Exercise directions: Tally the lines of the records that contain the string "once", then give the total and nothing more.

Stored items
***
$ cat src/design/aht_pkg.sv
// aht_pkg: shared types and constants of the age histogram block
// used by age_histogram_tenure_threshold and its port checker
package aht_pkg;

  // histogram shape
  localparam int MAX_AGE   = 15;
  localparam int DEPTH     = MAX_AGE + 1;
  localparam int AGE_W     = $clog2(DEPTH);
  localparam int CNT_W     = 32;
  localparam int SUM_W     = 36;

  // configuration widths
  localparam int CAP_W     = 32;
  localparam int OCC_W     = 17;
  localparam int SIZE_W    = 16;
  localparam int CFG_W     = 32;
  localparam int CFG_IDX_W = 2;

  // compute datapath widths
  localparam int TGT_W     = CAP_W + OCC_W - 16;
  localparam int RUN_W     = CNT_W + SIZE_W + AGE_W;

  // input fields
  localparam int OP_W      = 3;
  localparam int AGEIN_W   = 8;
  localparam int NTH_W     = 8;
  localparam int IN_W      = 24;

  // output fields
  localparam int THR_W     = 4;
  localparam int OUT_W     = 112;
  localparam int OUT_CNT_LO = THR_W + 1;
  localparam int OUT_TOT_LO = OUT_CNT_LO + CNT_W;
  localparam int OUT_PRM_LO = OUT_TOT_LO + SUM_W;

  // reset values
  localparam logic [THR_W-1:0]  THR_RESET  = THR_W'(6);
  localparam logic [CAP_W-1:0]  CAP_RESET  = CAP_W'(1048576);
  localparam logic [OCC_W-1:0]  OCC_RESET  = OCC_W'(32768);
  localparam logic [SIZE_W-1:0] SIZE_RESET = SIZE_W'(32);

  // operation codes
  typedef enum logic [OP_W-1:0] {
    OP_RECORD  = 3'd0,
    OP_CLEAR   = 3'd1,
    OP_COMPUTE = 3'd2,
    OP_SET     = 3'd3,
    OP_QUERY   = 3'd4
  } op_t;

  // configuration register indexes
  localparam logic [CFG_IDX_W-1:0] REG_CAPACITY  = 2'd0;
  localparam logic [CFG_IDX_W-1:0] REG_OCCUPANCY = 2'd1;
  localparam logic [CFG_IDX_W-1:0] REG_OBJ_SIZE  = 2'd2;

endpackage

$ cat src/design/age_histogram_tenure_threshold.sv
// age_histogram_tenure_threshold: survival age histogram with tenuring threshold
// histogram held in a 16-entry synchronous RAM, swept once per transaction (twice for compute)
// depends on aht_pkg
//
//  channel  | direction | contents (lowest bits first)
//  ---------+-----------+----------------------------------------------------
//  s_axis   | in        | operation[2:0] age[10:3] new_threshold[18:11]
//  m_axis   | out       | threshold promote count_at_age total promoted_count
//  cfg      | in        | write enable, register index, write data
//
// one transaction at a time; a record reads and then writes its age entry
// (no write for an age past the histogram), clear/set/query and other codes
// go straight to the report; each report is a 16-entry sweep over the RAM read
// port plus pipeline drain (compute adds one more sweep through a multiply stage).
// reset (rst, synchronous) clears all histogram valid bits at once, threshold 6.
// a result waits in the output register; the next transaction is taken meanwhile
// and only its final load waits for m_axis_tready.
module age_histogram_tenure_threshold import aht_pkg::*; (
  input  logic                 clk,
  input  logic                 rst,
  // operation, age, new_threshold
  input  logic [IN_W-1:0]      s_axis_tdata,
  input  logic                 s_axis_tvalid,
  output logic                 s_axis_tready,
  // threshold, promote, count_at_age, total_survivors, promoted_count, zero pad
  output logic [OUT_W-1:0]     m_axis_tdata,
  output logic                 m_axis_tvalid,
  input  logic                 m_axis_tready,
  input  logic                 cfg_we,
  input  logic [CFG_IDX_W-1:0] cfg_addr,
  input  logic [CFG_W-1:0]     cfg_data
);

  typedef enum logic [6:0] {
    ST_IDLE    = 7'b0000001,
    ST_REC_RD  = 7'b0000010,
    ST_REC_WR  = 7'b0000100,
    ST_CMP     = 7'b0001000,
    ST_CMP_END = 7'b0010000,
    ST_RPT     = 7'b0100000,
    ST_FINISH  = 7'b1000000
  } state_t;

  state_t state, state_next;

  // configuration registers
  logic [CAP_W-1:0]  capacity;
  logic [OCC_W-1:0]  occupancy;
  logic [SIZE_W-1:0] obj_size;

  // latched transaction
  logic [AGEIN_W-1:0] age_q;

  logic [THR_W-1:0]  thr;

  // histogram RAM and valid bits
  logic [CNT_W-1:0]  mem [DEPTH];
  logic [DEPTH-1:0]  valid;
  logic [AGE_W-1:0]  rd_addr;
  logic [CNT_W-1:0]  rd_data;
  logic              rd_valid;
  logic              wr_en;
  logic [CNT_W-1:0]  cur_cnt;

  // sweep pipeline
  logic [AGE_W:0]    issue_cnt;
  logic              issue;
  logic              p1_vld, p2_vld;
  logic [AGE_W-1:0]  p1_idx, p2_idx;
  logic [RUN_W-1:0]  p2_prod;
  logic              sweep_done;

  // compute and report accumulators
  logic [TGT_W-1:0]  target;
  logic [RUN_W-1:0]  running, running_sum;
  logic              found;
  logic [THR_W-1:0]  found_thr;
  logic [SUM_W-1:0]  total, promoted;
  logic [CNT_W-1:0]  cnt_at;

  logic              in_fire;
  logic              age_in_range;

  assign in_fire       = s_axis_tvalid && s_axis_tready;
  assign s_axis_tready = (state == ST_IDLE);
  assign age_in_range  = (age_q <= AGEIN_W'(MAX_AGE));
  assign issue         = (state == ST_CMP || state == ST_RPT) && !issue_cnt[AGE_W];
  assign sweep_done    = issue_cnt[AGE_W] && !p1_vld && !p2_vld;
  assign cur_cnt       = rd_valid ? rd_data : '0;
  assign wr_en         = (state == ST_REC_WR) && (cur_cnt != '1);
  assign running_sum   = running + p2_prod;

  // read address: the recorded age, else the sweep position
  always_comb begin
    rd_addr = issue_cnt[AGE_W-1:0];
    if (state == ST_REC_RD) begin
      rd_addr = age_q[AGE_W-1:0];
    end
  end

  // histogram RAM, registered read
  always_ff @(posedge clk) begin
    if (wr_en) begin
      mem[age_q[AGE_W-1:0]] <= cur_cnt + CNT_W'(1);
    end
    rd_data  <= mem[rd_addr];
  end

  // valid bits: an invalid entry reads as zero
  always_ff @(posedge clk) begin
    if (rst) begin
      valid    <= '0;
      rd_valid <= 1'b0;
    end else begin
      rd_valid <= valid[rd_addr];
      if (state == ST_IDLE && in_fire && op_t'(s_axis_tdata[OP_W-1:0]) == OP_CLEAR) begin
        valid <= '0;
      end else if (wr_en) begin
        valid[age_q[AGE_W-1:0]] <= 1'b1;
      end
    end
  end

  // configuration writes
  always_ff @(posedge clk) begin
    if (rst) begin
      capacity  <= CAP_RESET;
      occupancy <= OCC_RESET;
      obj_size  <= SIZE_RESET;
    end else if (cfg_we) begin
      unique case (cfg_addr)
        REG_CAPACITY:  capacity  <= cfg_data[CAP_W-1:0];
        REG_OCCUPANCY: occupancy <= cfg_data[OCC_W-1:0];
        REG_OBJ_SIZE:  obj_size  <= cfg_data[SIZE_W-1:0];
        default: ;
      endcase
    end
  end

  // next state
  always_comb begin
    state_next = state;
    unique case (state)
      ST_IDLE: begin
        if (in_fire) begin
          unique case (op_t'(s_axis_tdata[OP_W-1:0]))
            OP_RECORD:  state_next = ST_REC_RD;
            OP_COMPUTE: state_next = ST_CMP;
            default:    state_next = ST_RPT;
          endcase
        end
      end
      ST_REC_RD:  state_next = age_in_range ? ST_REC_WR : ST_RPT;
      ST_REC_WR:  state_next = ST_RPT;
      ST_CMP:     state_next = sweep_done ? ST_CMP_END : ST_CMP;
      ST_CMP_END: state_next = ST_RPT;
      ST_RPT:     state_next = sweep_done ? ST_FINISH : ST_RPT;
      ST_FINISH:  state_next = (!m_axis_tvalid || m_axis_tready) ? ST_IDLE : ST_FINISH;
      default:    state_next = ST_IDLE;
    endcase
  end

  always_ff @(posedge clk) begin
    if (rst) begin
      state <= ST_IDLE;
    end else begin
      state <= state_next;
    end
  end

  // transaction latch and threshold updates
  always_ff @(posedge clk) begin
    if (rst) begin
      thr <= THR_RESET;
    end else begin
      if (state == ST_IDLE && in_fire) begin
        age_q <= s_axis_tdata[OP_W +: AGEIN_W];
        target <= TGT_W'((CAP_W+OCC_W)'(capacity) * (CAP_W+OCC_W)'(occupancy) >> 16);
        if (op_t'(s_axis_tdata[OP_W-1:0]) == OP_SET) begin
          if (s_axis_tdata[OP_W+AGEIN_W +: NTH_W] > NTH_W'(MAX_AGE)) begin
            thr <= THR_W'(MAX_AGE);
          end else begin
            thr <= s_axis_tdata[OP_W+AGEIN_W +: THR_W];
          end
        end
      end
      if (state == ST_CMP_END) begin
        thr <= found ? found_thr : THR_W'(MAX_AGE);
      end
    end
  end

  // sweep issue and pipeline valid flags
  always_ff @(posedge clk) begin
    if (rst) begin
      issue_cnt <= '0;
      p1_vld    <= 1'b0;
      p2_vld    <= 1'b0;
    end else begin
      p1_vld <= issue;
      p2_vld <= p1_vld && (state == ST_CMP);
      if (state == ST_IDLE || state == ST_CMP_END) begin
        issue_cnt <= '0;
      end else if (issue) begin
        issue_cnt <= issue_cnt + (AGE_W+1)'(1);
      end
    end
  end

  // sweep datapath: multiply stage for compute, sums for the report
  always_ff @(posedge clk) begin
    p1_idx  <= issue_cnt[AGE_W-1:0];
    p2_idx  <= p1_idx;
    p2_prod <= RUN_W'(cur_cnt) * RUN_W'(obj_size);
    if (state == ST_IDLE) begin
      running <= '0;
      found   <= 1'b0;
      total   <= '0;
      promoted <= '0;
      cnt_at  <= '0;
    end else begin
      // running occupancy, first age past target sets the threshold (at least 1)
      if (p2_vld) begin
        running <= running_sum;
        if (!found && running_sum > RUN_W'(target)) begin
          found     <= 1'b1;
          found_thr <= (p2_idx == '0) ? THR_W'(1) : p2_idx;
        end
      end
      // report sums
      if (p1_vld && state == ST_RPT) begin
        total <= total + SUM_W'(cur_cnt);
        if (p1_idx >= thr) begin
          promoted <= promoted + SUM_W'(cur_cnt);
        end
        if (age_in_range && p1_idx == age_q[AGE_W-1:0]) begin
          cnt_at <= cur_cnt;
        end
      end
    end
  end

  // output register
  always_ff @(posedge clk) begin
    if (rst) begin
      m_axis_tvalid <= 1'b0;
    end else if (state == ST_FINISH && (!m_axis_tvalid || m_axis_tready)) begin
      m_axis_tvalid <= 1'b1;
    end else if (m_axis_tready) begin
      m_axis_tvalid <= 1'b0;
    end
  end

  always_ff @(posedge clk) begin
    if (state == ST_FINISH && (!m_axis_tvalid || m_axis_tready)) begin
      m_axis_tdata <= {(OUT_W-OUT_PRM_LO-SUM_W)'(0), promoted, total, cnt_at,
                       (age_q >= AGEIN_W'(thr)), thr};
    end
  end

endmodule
***
Exercise output: 2